SOURCE MATERIAL.
------

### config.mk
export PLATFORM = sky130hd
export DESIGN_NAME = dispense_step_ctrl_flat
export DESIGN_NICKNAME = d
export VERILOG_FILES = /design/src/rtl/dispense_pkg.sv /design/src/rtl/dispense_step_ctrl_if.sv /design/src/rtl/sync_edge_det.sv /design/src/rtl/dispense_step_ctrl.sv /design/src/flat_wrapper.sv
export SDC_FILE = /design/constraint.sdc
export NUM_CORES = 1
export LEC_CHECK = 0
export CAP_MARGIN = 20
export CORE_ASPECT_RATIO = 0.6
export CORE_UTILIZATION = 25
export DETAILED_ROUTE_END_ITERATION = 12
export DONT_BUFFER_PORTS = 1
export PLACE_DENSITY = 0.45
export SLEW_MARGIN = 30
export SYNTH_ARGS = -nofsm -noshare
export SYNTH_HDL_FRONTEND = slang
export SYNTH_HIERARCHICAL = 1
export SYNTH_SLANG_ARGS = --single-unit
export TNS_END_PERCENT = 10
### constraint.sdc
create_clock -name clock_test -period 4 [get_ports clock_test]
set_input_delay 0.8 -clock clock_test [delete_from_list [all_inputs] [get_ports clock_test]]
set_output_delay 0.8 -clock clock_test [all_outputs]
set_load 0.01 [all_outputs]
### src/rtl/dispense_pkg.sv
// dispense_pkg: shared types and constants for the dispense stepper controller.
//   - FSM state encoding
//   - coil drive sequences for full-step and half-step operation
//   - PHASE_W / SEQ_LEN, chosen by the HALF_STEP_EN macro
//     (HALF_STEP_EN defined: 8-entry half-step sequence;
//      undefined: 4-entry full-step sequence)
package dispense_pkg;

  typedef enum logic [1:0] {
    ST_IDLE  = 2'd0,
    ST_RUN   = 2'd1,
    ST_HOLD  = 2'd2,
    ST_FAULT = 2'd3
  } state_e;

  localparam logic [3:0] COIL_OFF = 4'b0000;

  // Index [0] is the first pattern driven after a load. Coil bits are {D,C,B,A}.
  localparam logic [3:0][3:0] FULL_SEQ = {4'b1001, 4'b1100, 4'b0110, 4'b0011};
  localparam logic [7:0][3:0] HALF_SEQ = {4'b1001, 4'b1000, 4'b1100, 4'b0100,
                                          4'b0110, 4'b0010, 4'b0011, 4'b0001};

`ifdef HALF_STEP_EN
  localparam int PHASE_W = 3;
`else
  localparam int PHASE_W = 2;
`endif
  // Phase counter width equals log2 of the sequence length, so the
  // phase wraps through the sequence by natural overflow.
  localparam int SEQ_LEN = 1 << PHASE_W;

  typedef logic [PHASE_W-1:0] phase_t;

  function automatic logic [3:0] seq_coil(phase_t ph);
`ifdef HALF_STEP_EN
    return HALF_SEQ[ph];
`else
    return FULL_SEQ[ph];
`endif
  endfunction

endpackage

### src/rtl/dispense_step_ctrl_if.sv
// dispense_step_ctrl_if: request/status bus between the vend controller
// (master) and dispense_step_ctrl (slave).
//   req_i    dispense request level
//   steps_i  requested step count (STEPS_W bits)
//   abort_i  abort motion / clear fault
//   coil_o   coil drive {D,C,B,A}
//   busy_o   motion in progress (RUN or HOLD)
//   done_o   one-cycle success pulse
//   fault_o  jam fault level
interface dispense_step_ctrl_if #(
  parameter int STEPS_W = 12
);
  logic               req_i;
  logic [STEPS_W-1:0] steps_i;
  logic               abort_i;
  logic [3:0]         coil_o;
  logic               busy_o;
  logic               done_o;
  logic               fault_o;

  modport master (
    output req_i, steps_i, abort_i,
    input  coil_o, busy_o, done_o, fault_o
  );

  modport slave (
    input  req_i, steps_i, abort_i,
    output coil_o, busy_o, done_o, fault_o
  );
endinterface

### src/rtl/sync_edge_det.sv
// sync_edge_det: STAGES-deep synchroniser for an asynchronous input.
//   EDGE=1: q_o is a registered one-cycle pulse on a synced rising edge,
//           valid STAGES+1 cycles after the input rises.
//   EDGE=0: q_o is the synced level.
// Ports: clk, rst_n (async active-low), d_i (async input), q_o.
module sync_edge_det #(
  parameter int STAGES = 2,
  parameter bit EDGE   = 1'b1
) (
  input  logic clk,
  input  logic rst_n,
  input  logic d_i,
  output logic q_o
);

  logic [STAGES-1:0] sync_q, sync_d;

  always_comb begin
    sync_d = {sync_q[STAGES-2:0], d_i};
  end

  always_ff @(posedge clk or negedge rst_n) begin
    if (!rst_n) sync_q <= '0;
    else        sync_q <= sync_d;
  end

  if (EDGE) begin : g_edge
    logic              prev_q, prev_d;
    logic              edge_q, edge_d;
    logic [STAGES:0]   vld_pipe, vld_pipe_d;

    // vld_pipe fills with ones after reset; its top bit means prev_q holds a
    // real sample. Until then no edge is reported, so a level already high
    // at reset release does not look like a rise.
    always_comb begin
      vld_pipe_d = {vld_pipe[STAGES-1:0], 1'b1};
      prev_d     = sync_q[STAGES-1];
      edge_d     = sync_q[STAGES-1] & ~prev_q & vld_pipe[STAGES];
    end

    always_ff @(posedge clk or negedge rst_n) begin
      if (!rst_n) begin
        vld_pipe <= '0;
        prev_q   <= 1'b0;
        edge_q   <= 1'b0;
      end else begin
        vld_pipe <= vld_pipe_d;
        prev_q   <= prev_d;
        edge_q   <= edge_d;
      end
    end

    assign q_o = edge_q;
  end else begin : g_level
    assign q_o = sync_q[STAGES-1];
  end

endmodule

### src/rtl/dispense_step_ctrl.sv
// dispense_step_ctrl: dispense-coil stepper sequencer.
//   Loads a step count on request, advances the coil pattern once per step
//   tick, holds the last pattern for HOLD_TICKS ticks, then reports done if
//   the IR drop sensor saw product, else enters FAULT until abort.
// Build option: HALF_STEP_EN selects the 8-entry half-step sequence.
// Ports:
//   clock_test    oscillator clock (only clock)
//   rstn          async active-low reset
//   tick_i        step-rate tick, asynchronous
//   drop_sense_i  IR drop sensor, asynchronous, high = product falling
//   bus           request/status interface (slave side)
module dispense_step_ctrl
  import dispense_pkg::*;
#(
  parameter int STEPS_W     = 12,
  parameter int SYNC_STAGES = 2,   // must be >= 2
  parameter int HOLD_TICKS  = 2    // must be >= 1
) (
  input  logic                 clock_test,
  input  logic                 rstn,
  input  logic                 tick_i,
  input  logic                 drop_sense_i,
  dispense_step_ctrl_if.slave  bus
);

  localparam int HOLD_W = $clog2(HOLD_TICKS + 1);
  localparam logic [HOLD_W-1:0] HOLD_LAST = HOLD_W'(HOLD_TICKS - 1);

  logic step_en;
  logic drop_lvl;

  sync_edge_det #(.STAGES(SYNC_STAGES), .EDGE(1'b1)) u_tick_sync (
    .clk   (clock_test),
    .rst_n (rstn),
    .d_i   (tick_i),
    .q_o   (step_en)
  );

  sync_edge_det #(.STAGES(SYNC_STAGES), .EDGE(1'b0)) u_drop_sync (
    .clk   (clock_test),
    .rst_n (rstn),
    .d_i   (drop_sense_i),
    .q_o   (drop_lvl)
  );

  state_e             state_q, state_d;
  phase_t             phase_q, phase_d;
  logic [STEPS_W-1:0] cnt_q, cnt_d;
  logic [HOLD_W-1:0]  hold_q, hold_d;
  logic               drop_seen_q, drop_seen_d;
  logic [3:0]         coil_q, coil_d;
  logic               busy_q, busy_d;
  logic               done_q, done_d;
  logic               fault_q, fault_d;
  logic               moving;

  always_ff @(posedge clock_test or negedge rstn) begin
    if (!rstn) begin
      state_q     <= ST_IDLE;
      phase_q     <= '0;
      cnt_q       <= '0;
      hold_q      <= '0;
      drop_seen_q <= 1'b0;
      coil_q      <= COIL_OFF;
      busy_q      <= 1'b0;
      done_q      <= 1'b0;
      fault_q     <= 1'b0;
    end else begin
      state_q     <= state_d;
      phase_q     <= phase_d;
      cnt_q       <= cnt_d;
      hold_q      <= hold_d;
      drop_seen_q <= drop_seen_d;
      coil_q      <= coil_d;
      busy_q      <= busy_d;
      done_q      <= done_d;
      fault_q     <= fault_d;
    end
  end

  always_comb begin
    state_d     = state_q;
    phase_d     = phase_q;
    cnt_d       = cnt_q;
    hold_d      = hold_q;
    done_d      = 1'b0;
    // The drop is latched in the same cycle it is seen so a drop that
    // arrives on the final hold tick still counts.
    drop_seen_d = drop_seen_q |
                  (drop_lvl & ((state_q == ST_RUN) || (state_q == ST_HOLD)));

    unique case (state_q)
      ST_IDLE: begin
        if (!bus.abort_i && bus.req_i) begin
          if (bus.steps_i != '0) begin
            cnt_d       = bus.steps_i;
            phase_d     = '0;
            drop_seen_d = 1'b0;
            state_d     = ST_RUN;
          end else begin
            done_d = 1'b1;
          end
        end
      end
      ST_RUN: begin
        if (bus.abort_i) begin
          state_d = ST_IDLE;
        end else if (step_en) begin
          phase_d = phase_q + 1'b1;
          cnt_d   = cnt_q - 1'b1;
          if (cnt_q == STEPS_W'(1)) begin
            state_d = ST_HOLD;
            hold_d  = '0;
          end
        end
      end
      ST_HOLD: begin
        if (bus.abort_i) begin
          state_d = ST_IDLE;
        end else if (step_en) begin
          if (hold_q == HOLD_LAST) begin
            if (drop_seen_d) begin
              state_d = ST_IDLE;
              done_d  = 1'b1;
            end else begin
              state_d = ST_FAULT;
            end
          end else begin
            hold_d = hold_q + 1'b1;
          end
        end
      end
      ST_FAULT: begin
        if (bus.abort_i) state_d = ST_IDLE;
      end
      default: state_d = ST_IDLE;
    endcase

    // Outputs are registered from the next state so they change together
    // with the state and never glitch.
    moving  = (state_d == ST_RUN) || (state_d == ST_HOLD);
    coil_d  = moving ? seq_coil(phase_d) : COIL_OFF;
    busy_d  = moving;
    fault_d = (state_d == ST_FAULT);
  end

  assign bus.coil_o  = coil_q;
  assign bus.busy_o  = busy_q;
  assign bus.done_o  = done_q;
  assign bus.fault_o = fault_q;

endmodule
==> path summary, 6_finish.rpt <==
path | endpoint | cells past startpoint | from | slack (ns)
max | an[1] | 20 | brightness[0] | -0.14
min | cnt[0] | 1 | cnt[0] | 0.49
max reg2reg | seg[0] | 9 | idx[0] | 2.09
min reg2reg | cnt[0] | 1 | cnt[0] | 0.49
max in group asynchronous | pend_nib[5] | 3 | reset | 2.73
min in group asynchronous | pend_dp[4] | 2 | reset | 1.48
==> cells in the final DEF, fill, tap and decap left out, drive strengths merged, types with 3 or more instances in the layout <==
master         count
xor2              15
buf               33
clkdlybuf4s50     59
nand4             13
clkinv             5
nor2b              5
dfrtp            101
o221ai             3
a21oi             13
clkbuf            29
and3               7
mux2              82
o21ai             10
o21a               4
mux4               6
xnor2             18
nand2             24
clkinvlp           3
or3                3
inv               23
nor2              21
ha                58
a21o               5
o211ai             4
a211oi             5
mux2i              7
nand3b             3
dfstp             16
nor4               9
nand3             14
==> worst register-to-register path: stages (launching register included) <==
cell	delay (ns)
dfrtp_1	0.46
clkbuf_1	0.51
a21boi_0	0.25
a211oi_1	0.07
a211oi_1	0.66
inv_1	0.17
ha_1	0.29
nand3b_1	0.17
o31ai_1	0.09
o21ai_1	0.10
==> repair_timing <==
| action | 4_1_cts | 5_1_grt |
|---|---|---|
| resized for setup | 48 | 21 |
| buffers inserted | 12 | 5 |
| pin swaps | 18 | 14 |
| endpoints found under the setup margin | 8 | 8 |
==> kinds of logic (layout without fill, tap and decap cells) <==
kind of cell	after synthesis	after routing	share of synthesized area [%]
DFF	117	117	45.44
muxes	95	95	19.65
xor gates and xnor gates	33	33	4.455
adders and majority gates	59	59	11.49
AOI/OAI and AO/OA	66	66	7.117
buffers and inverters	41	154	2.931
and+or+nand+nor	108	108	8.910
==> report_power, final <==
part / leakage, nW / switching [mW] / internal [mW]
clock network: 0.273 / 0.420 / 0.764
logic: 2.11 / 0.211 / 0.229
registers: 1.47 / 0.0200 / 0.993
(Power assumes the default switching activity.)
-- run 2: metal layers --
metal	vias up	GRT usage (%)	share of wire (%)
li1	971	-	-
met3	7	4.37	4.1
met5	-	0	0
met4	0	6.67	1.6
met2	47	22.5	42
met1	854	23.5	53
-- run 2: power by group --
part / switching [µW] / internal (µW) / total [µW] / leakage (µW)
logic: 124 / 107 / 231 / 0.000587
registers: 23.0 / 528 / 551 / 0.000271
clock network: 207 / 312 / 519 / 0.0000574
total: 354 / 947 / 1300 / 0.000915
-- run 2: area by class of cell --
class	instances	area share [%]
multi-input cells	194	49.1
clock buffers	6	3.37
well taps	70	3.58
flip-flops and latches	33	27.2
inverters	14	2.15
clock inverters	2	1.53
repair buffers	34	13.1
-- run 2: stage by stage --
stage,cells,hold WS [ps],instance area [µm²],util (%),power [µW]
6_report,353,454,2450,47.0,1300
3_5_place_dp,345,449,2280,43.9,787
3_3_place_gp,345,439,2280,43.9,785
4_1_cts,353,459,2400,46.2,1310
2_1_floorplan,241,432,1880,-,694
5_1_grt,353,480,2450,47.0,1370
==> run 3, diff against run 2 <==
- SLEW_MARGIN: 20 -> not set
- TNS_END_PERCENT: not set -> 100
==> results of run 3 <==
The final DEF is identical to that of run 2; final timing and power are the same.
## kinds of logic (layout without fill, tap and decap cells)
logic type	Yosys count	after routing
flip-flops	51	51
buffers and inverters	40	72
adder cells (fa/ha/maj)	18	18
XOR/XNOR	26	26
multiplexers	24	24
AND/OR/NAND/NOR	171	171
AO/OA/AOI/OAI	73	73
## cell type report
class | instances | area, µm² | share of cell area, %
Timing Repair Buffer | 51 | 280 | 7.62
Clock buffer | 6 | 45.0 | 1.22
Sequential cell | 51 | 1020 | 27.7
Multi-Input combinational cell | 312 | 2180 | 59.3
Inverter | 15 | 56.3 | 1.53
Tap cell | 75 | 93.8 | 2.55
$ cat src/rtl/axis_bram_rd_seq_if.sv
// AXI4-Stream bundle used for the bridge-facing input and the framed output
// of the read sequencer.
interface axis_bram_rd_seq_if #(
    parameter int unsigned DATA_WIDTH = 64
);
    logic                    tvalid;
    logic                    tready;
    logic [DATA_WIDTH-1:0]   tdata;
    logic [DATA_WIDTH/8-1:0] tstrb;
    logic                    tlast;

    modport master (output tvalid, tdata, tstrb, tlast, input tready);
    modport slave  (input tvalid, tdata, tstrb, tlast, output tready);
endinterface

------

REQUIRED WORK. Taking the material above, extract exactly and only the lines from the line with "logic: 124 / 107 / 231 / 0.000587" to the line with "Inverter | 15 | 56.3 | 1.53", inclusive of both.

TASK ANSWER.
logic: 124 / 107 / 231 / 0.000587
registers: 23.0 / 528 / 551 / 0.000271
clock network: 207 / 312 / 519 / 0.0000574
total: 354 / 947 / 1300 / 0.000915
-- run 2: area by class of cell --
class	instances	area share [%]
multi-input cells	194	49.1
clock buffers	6	3.37
well taps	70	3.58
flip-flops and latches	33	27.2
inverters	14	2.15
clock inverters	2	1.53
repair buffers	34	13.1
-- run 2: stage by stage --
stage,cells,hold WS [ps],instance area [µm²],util (%),power [µW]
6_report,353,454,2450,47.0,1300
3_5_place_dp,345,449,2280,43.9,787
3_3_place_gp,345,439,2280,43.9,785
4_1_cts,353,459,2400,46.2,1310
2_1_floorplan,241,432,1880,-,694
5_1_grt,353,480,2450,47.0,1370
==> run 3, diff against run 2 <==
- SLEW_MARGIN: 20 -> not set
- TNS_END_PERCENT: not set -> 100
==> results of run 3 <==
The final DEF is identical to that of run 2; final timing and power are the same.
## kinds of logic (layout without fill, tap and decap cells)
logic type	Yosys count	after routing
flip-flops	51	51
buffers and inverters	40	72
adder cells (fa/ha/maj)	18	18
XOR/XNOR	26	26
multiplexers	24	24
AND/OR/NAND/NOR	171	171
AO/OA/AOI/OAI	73	73
## cell type report
class | instances | area, µm² | share of cell area, %
Timing Repair Buffer | 51 | 280 | 7.62
Clock buffer | 6 | 45.0 | 1.22
Sequential cell | 51 | 1020 | 27.7
Multi-Input combinational cell | 312 | 2180 | 59.3
Inverter | 15 | 56.3 | 1.53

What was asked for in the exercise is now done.